< 2 Kronieken 15 >
1 Nu kwam de geest van God over Azarjáhoe, den zoon van Oded.
Azarias autem filius Oded facto in se spiritu Dei
2 Hij verscheen voor Asa, en sprak tot hem: Asa, en heel Juda en Benjamin, luistert naar mij! Jahweh is met u, als gij met Hem zijt. Wanneer gij Hem zoekt, zal Hij Zich door u laten vinden, maar verlaat gij Hem, dan verlaat Hij ook u.
egressus est in occursum Asa et dixit ei audite me Asa et omnis Iuda et Beniamin Dominus vobiscum quia fuistis cum eo si quaesieritis eum invenietis si autem dereliqueritis derelinquet vos
3 Lange tijd was Israël zonder den waren God, zonder priesters, die hen onderrichtten, en zonder Wet.
transibunt autem multi dies in Israhel absque Deo vero et absque sacerdote doctore et absque lege
4 Maar wanneer zij dan in nood geraakten, bekeerden zij zich tot Jahweh, Israëls God; dan zochten zij Hem, en Hij liet Zich door hen vinden.
cumque reversi fuerint in angustia sua ad Dominum Deum Israhel et quaesierint eum repperient
5 In zulke tijden was niemand veilig, of hij uitging of terugkwam; maar er heerste een geweldige onrust onder de bewoners dezer streken.
in tempore illo non erit pax egredienti et ingredienti sed terrores undique in cunctis habitatoribus terrarum
6 Het ene volk lag overhoop met het andere, de ene stad met de andere; want God bracht hen in verwarring, en in allerlei nood.

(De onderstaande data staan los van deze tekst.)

Background: an optimization exercise with open tools, aiming at small area and a short achievable clock period. Do not read the settings as production practice.
RTL that was checked went through simulation tests only; none was proved equivalent to the original.

==> nickel: inputs <==
// reel_block_rx
module reel_block_rx (
  input  wire        clk,
  input  wire        rst,
  input  wire [39:0] in_data,
  input  wire        in_valid,
  output reg  [39:0] out_data,
  output reg         out_valid,
  output reg         stat_valid,
  output reg         stat_hdr_ok,
  output reg  [7:0]  stat_blk,
  output reg  [7:0]  stat_seq,
  output reg         stat_clean_a,
  output reg         stat_clean_b
);
==> module reel_block_rx, before the edit <==
module reel_block_rx (
  input  wire        clk,
  input  wire        rst,
  input  wire [39:0] in_data,
  input  wire        in_valid,
  output reg  [39:0] out_data,
  output reg         out_valid,
  output reg         stat_valid,
  output reg         stat_hdr_ok,
  output reg  [7:0]  stat_blk,
  output reg  [7:0]  stat_seq,
  output reg         stat_clean_a,
  output reg         stat_clean_b
);
  localparam [47:0] CLAPPER  = 48'hF3A6_0C59_D21E;
  localparam [57:0] SCR_INIT = 58'h2C5_9A37_E1D0_64BB;
  function [15:0] crc16_40(input [15:0] c_in, input [39:0] bits);
    integer i;
    reg [15:0] c;
    reg        fb;
    begin
      c = c_in;
      for (i = 39; i >= 0; i = i - 1) begin
        fb = c[15] ^ bits[i];
        c  = {c[14:0], 1'b0} ^ (fb ? 16'h1021 : 16'h0000);
      end
      crc16_40 = c;
    end
  endfunction
  function [97:0] scramble40(input [57:0] s_in);
    integer i;
    reg [57:0] s;
    reg [39:0] ks;
    reg        f;
    begin
      s = s_in;
      for (i = 39; i >= 0; i = i - 1) begin
        f     = s[57] ^ s[38];
        ks[i] = f;
        s     = {s[56:0], f};
      end
      scramble40 = {s, ks};
    end
  endfunction
  localparam [97:0] SCR_W2 = scramble40(SCR_INIT);
  localparam [57:0] SCR2   = SCR_W2[97:40];
  wire take = in_valid && !rst;
  reg [8:0]  word;      
  reg [57:0] scr;
  wire [97:0] scr_adv = scramble40(scr);
  always @(posedge clk) begin
    if (rst) begin
      word <= 9'd0;
      scr  <= 58'd0;
    end else if (in_valid) begin
      if (word == 9'd447) begin
        word <= 9'd0;
        scr  <= 58'd0;
      end else begin
        word <= word + 9'd1;
        scr  <= (word == 9'd1) ? SCR2 : scr_adv[97:40];
      end
    end
  end
  wire [39:0] plain = in_data ^ scr[39:0];
  reg        pv, pw0, pw1, plast;
  always @(posedge clk) begin
    out_data  <= plain;
    pv        <= take;
    pw0       <= (word == 9'd0);
    pw1       <= (word == 9'd1);
    plast     <= (word == 9'd447);
    out_valid <= take && (word >= 9'd2) && (word < 9'd424);
  end
  localparam [15:0] CRC_FF = crc16_40(16'hFFFF, 40'd0);
  reg [39:0] hq;        
  reg [15:0] bw;        
  reg        qv0, qv1;  
  reg [15:0] crc0;      
  reg        clap0;     
  reg [15:0] crc1;      
  reg        clap1;     
  reg [7:0]  blk_r, seq_r;
  always @(posedge clk) begin
    hq  <= in_data;
    bw  <= crc16_40(16'h0000, hq);
    qv0 <= pv && pw0;
    qv1 <= pv && pw1;
    if (pv && pw0)
      clap0 <= (hq == CLAPPER[47:8]);
    if (pv && pw1) begin
      clap1 <= clap0 && (hq[39:32] == CLAPPER[7:0]);
      blk_r <= hq[31:24];
      seq_r <= hq[23:16];
    end
    if (qv0)
      crc0 <= crc16_40(CRC_FF ^ bw, 40'd0);
    if (qv1)
      crc1 <= crc0 ^ bw;
    stat_hdr_ok <= clap1 && (crc1 == 16'd0);
    stat_blk    <= blk_r;
    stat_seq    <= seq_r;
  end
  wire zero_a, zero_b;
  rs_syn2 u_syn_a (
    .clk(clk), .en(pv), .first(pw0),
    .d_hi(plain[39:30]), .d_lo(plain[19:10]), .zero(zero_a)
  );
  rs_syn2 u_syn_b (
    .clk(clk), .en(pv), .first(pw0),
    .d_hi(plain[29:20]), .d_lo(plain[9:0]), .zero(zero_b)
  );
  reg end_pending, end_2;
  always @(posedge clk) begin
    if (rst) begin
      end_pending <= 1'b0;
      end_2       <= 1'b0;
      stat_valid  <= 1'b0;
    end else begin
      end_pending <= pv && plast;
      end_2       <= end_pending;
      stat_valid  <= end_2;
    end
    stat_clean_a <= zero_a;
    stat_clean_b <= zero_b;
  end
endmodule
Settings: LEC_CHECK=0, CAP_MARGIN=20, CORE_MARGIN=2, CORE_UTILIZATION=40, CTS_CLUSTER_DIAMETER=100, CTS_CLUSTER_SIZE=20, PLACE_DENSITY=0.8, SETUP_SLACK_MARGIN=4.5, SLEW_MARGIN=20; clock period 7.0 ns.
run.sh (not shown) runs the stock make flow with config.mk's settings and CLKGATE_MAP_FILE= SYNTH_SCRIPT=/design/flow/synth_recipe.tcl, a recipe that flattens the netlist after the stock synthesis.
==> inputs of zinc, as changes to nickel <==
--- a/flow/design.v
+++ b/flow/design.v
@@ -2020,6 +2020,6 @@
   reg [15:0] crc0;      
   reg        clap0;     
-  reg [15:0] crc1;      
   reg        clap1;     
+  reg        hdr_r;     
   reg [7:0]  blk_r, seq_r;
   always @(posedge clk) begin
@@ -2038,6 +2038,6 @@
       crc0 <= crc16_40(CRC_FF ^ bw, 40'd0);
     if (qv1)
-      crc1 <= crc0 ^ bw;
-    stat_hdr_ok <= clap1 && (crc1 == 16'd0);
+      hdr_r <= clap1 && ((crc0 ^ bw) == 16'd0);
+    stat_hdr_ok <= hdr_r;
     stat_blk    <= blk_r;
     stat_seq    <= seq_r;
CORE_UTILIZATION = 60   (was 40)
PLACE_DENSITY = unset   (was 0.8)
SETUP_SLACK_MARGIN = 4.6   (was 4.5)
==> inputs of pepper, as changes to nickel <==
--- a/flow/design.v
+++ b/flow/design.v
@@ -2020,6 +2020,6 @@
   reg [15:0] crc0;      
   reg        clap0;     
-  reg [15:0] crc1;      
   reg        clap1;     
+  reg        hdr_r;     
   reg [7:0]  blk_r, seq_r;
   always @(posedge clk) begin
@@ -2038,6 +2038,6 @@
       crc0 <= crc16_40(CRC_FF ^ bw, 40'd0);
     if (qv1)
-      crc1 <= crc0 ^ bw;
-    stat_hdr_ok <= clap1 && (crc1 == 16'd0);
+      hdr_r <= clap1 && ((crc0 ^ bw) == 16'd0);
+    stat_hdr_ok <= hdr_r;
     stat_blk    <= blk_r;
     stat_seq    <= seq_r;
CORE_UTILIZATION = 70   (was 40)
PLACE_DENSITY = unset   (was 0.8)
SETUP_SLACK_MARGIN = 4.55   (was 4.5)
==> notes <==
nickel produced a clean layout. pepper completed without violations. zinc completed without violations. Between nickel and zinc, the lower via count is in zinc (gap 3.0%, measured against zinc). Fmax, lowest first: nickel, zinc, pepper. Against pepper, the design area of zinc is higher by 0.75%. Sequential share of layout area: nickel is higher than zinc (0.16 points). Against zinc, the register-to-register slack of pepper is lower by 0.09 ns. Die area: zinc is higher than pepper (16%).
==> figures <==
Number of flops mapped to enable cells by yosys: pepper 995; nickel 1010; zinc 995
Number of cells on the worst reg-to-reg path: pepper 6; nickel 4; zinc 6
Maximum number of pins on one net before global-route repair: pepper 194; nickel 214; zinc 185
Layout-stage area growth over the synthesis result: pepper 8.45%; nickel 9.56%; zinc 9.27%
Worst setup path startpoint: pepper hq[33]; nickel out_data[16]; zinc out_data[31]
Post-synth top area share: pepper 0.388; nickel 0.391; zinc 0.388
Routability congestion estimate from global placement: pepper 0.950; nickel 0.924; zinc 0.906
Number of sequential storage elements: pepper 1277; nickel 1292; zinc 1277
Vertical extent of the die: pepper 336 µm; nickel 444 µm; zinc 362 µm
Endpoint with the worst hold slack: pepper stat_blk[0]; nickel stat_blk[3]; zinc stat_seq[0]
Buffers plus inverters on the worst setup path: pepper 0; nickel 1; zinc 1
Register-to-register path setup slack: pepper 4.43 ns; nickel 4.51 ns; zinc 4.52 ns
Result of the run: pepper finished clean; nickel finished clean; zinc finished clean
Critical R2R Launch: pepper hq[33]; nickel u_syn_a.rl8[1]; zinc hq[38]
Layout clock area frac: pepper 0.0252; nickel 0.0259; zinc 0.0253
Area share of xor/xnor cells in the synthesized design: pepper 0.418; nickel 0.414; zinc 0.418
Sequential cell area in the final layout: pepper 35600 µm²; nickel 36100 µm²; zinc 35600 µm²
No functional check of the RTL was part of nickel.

pugnabit enim gens contra gentem et civitas contra civitatem quia Dominus conturbabit eos in omni angustia
7 Weest gij dus sterk, laat uw handen niet verslappen; want gij zult voor uw moeite worden beloond.
vos ergo confortamini et non dissolvantur manus vestrae erit enim merces operi vestro
8 Zodra Asa deze woorden en de profetie van den profeet Azarjáhoe, den zoon van Oded, vernam, vatte hij moed, liet de gruwelen opruimen in heel het land Juda en Benjamin en uit de steden op het Efraïmgebergte, die hij veroverd had, en vernieuwde het altaar van Jahweh, dat voor de voorhal van Jahweh stond.
quod cum audisset Asa verba scilicet et prophetiam Oded prophetae confortatus est et abstulit idola de omni terra Iuda et Beniamin et ex urbibus quas ceperat montis Ephraim et dedicavit altare Domini quod erat ante porticum Domini
9 Hij riep heel Juda en Benjamin bijeen, met de mannen uit Efraïm en Manasse en Simeon, die zich onder hen hadden gevestigd, omdat zij in grote getale van Israël naar Juda waren overgegaan, toen zij zagen, dat Jahweh, zijn God, met hem was.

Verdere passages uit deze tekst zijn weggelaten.